(Source data)

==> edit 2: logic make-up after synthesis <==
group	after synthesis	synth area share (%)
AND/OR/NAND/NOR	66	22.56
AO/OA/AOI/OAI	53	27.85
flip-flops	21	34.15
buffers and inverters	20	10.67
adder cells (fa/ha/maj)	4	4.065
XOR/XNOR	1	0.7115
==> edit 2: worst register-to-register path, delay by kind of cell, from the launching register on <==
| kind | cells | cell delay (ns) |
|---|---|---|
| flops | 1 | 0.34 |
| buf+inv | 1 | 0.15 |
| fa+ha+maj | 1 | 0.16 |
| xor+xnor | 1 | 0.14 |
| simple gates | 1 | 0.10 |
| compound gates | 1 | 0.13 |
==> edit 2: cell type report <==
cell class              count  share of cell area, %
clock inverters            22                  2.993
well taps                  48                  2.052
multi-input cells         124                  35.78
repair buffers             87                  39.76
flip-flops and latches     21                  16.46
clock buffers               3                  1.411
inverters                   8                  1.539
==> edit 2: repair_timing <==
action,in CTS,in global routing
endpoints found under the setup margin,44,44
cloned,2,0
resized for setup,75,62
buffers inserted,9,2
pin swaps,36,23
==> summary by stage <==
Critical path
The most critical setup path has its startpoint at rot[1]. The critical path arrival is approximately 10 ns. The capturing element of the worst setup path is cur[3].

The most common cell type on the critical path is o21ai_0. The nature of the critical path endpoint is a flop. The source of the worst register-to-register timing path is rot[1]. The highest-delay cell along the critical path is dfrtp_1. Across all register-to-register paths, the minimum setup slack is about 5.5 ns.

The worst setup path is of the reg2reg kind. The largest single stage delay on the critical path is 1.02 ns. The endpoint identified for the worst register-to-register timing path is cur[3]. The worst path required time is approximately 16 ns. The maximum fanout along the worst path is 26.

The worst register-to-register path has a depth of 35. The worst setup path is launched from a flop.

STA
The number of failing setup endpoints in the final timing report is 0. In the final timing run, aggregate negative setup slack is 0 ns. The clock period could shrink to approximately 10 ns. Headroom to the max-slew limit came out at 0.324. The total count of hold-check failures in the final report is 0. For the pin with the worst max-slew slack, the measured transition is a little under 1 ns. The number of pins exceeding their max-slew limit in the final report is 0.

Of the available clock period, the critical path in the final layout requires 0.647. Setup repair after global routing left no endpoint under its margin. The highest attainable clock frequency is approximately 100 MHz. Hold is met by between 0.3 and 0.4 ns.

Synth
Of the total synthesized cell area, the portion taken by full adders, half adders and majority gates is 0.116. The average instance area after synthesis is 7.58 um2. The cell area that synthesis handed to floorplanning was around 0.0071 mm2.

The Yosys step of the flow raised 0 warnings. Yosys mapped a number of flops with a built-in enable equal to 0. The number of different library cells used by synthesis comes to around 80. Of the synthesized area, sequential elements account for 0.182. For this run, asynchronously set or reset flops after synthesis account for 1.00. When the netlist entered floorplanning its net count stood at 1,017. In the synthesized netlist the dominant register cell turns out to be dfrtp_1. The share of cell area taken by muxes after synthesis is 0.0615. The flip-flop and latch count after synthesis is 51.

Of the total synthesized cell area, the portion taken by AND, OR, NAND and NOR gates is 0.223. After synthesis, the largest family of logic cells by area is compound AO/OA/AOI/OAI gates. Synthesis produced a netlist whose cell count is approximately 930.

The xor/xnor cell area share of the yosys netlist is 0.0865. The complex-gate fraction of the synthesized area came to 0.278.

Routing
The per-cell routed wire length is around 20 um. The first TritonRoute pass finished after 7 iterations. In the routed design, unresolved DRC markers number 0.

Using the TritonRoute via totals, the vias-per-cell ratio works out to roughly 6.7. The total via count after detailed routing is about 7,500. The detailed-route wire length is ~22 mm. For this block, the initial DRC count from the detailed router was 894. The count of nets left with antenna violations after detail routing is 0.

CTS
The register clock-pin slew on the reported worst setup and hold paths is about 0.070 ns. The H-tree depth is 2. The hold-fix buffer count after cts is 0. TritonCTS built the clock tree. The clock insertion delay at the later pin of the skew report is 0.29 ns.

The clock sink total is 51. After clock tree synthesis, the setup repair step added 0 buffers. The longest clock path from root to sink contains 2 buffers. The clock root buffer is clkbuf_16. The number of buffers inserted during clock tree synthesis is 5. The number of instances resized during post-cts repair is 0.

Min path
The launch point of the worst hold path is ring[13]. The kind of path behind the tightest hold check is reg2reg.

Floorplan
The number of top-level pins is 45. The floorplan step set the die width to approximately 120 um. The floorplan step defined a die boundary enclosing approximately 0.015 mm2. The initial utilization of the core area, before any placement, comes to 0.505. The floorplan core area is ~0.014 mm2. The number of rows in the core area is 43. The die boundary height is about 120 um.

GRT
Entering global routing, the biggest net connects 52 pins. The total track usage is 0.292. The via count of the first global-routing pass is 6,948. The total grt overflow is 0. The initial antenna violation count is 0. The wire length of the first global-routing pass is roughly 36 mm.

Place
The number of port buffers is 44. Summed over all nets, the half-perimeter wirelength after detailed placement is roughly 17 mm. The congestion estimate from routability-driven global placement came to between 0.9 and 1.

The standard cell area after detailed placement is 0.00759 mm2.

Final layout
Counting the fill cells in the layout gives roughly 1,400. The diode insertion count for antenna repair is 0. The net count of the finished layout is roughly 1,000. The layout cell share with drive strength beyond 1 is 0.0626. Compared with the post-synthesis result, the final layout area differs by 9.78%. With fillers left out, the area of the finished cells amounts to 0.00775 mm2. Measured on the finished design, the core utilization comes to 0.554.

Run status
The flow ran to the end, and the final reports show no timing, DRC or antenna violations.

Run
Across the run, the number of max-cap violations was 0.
File: config.mk
export PLATFORM = sky130hd
export DESIGN_NAME = utim64_irq_ctrl
export DESIGN_NICKNAME = d
export VERILOG_FILES = /design/src/rtl/utim64_irq_ctrl_pkg.sv /design/src/rtl/utim64_irq_prienc.sv /design/src/rtl/utim64_irq_ctrl.sv
export SDC_FILE = /design/constraint.sdc
export NUM_CORES = 1
export LEC_CHECK = 0
export CORE_UTILIZATION = 32
export CTS_CLUSTER_DIAMETER = 150
export CTS_CLUSTER_SIZE = 8
export DETAILED_ROUTE_END_ITERATION = 12
export GPL_ROUTABILITY_DRIVEN = 0
export PLACE_DENSITY = 0.75
export SLEW_MARGIN = 25
export SYNTH_ARGS = -nofsm -noshare
export SYNTH_HDL_FRONTEND = slang
export SYNTH_SLANG_ARGS = --single-unit
export TNS_END_PERCENT = 10
File: constraint.sdc
create_clock -name iCLOCK -period 1.16 [get_ports iCLOCK]
set_input_delay 0.29 -clock iCLOCK [delete_from_list [all_inputs] [get_ports iCLOCK]]
set_output_delay 0.29 -clock iCLOCK [all_outputs]
set_load 0.01 [all_outputs]
<file path="config.mk">
export PLATFORM = sky130hd
export DESIGN_NAME = ladybird_axi_line_fill
export DESIGN_NICKNAME = d
export VERILOG_FILES = /design/src/rtl/ladybird_axi_line_fill.sv
export SDC_FILE = /design/constraint.sdc
export NUM_CORES = 1
export LEC_CHECK = 0
export CORE_MARGIN = 5
export CORE_UTILIZATION = 43
export CTS_BUF_LIST = sky130_fd_sc_hd__clkbuf_8
export DETAILED_ROUTE_END_ITERATION = 10
export PLACE_DENSITY = 0.81
export SYNTH_ARGS = -nofsm -noshare
export SYNTH_HDL_FRONTEND = slang
export SYNTH_SLANG_ARGS = --single-unit
</file>
<file path="constraint.sdc">
create_clock -name clk -period 2.5 [get_ports clk]
set_input_delay 0.625 -clock clk [delete_from_list [all_inputs] [get_ports clk]]
set_output_delay 0.625 -clock clk [all_outputs]
set_load 0.03 [all_outputs]
</file>
<file path="src/rtl/ladybird_axi_line_fill.sv">
// Cache line refill engine: one AXI read burst per request, assembled into a full line.
// Define LADYBIRD_AXI_FILL_CRITICAL_WORD_EN for critical-word-first wrapping bursts.
module ladybird_axi_line_fill #(
   parameter int unsigned AXI_DATA_W = 32,
   parameter int unsigned LINE_W     = 128,
   parameter int unsigned ADDR_W     = 32
) (
   input  logic                  clk,
   input  logic                  reset,
   input  logic                  req_valid,
   output logic                  req_ready,
   input  logic [ADDR_W-1:0]     req_addr,
   output logic                  line_valid,
   input  logic                  line_ready,
   output logic [LINE_W-1:0]     line_data,
   output logic                  line_error,
   output logic                  axi_arvalid,
   input  logic                  axi_arready,
   output logic [ADDR_W-1:0]     axi_araddr,
   output logic [7:0]            axi_arlen,
   output logic [2:0]            axi_arsize,
   output logic [1:0]            axi_arburst,
   output logic [2:0]            axi_arprot,
   input  logic                  axi_rvalid,
   output logic                  axi_rready,
   input  logic [AXI_DATA_W-1:0] axi_rdata,
   input  logic [1:0]            axi_rresp,
   input  logic                  axi_rlast
);

   localparam int unsigned BEATS      = LINE_W / AXI_DATA_W;
   localparam int unsigned IDX_W      = $clog2(BEATS);
   localparam int unsigned WORD_BYTES = AXI_DATA_W / 8;
   localparam int unsigned LINE_BYTES = LINE_W / 8;
   localparam logic [7:0]  AR_LEN     = 8'(BEATS - 1);
   localparam logic [2:0]  AR_SIZE    = 3'($clog2(WORD_BYTES));
   localparam logic [IDX_W-1:0] LAST_BEAT = IDX_W'(BEATS - 1);
   localparam logic [ADDR_W-1:0] LINE_MASK = ~ADDR_W'(LINE_BYTES - 1);
`ifdef LADYBIRD_AXI_FILL_CRITICAL_WORD_EN
   localparam logic [ADDR_W-1:0] WORD_MASK = ~ADDR_W'(WORD_BYTES - 1);
   localparam int unsigned WORD_OFF = $clog2(WORD_BYTES);
   localparam int unsigned LINE_OFF = $clog2(LINE_BYTES);
`endif

   typedef enum logic [1:0] {IDLE, ADDR, DATA, DONE} state_t;

   state_t                             state_q;
   logic                               req_ready_q;
   logic                               arvalid_q;
   logic [ADDR_W-1:0]                  araddr_q;
   logic [7:0]                         arlen_q;
   logic [2:0]                         arsize_q;
   logic [1:0]                         arburst_q;
   logic                               rready_q;
   logic                               line_valid_q;
   logic                               err_q;
   logic [IDX_W-1:0]                   beat_cnt_q;
   logic [IDX_W-1:0]                   start_idx_q;
   logic [BEATS-1:0][AXI_DATA_W-1:0]   line_q;

   logic [ADDR_W-1:0] araddr_d;
   logic [1:0]        arburst_d;
   logic [IDX_W-1:0]  start_idx_d;
   logic [IDX_W-1:0]  slot_c;
   logic              last_beat_c;
   logic              beat_err_c;

   // Request-dependent burst shape: line-aligned INCR, or word-aligned WRAP from the critical word.
   always_comb begin
      araddr_d    = '0;
      arburst_d   = 2'b01;
      start_idx_d = '0;
`ifdef LADYBIRD_AXI_FILL_CRITICAL_WORD_EN
      araddr_d    = req_addr & WORD_MASK;
      arburst_d   = 2'b10;
      start_idx_d = req_addr[LINE_OFF-1:WORD_OFF];
`else
      araddr_d    = req_addr & LINE_MASK;
`endif
   end

   // Beat placement and per-beat protocol error detection.
   always_comb begin
      slot_c      = start_idx_q + beat_cnt_q;
      last_beat_c = (beat_cnt_q == LAST_BEAT);
      beat_err_c  = (axi_rresp != 2'b00) || (axi_rlast != last_beat_c);
   end

   always_ff @(posedge clk) begin
      if (reset) begin
         state_q      <= IDLE;
         req_ready_q  <= 1'b1;
         arvalid_q    <= 1'b0;
         araddr_q     <= '0;
         arlen_q      <= '0;
         arsize_q     <= '0;
         arburst_q    <= '0;
         rready_q     <= 1'b0;
         line_valid_q <= 1'b0;
         err_q        <= 1'b0;
         beat_cnt_q   <= '0;
         start_idx_q  <= '0;
         line_q       <= '0;
      end else begin
         case (state_q)
            IDLE: begin
               if (req_valid) begin
                  state_q     <= ADDR;
                  req_ready_q <= 1'b0;
                  arvalid_q   <= 1'b1;
                  araddr_q    <= araddr_d;
                  arlen_q     <= AR_LEN;
                  arsize_q    <= AR_SIZE;
                  arburst_q   <= arburst_d;
                  start_idx_q <= start_idx_d;
                  beat_cnt_q  <= '0;
                  err_q       <= 1'b0;
                  line_q      <= '0;
               end
            end
            ADDR: begin
               if (axi_arready) begin
                  state_q   <= DATA;
                  arvalid_q <= 1'b0;
                  araddr_q  <= '0;
                  arlen_q   <= '0;
                  arsize_q  <= '0;
                  arburst_q <= '0;
                  rready_q  <= 1'b1;
               end
            end
            DATA: begin
               // Termination is by beat count; rlast only feeds the error flag.
               if (axi_rvalid && rready_q) begin
                  line_q[slot_c] <= axi_rdata;
                  beat_cnt_q     <= beat_cnt_q + IDX_W'(1);
                  if (beat_err_c) begin
                     err_q <= 1'b1;
                  end
                  if (last_beat_c) begin
                     state_q      <= DONE;
                     rready_q     <= 1'b0;
                     line_valid_q <= 1'b1;
                  end
               end
            end
            DONE: begin
               if (line_ready) begin
                  state_q      <= IDLE;
                  line_valid_q <= 1'b0;
                  req_ready_q  <= 1'b1;
                  err_q        <= 1'b0;
                  line_q       <= '0;
               end
            end
            default: begin
               state_q <= IDLE;
            end
         endcase
      end
   end

   assign req_ready   = req_ready_q;
   assign axi_arvalid = arvalid_q;
   assign axi_araddr  = araddr_q;
   assign axi_arlen   = arlen_q;
   assign axi_arsize  = arsize_q;
   assign axi_arburst = arburst_q;
   assign axi_arprot  = 3'b000;
   assign axi_rready  = rready_q;
   assign line_valid  = line_valid_q;
   assign line_data   = line_q;
   assign line_error  = err_q;

endmodule

</file>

(End Source data)

**What is being asked**.
Wherever the string "inserted" occurs in the entries, copy that whole line.

**Response**.
buffers inserted,9,2
The clock sink total is 51. After clock tree synthesis, the setup repair step added 0 buffers. The longest clock path from root to sink contains 2 buffers. The clock root buffer is clkbuf_16. The number of buffers inserted during clock tree synthesis is 5. The number of instances resized during post-cts repair is 0.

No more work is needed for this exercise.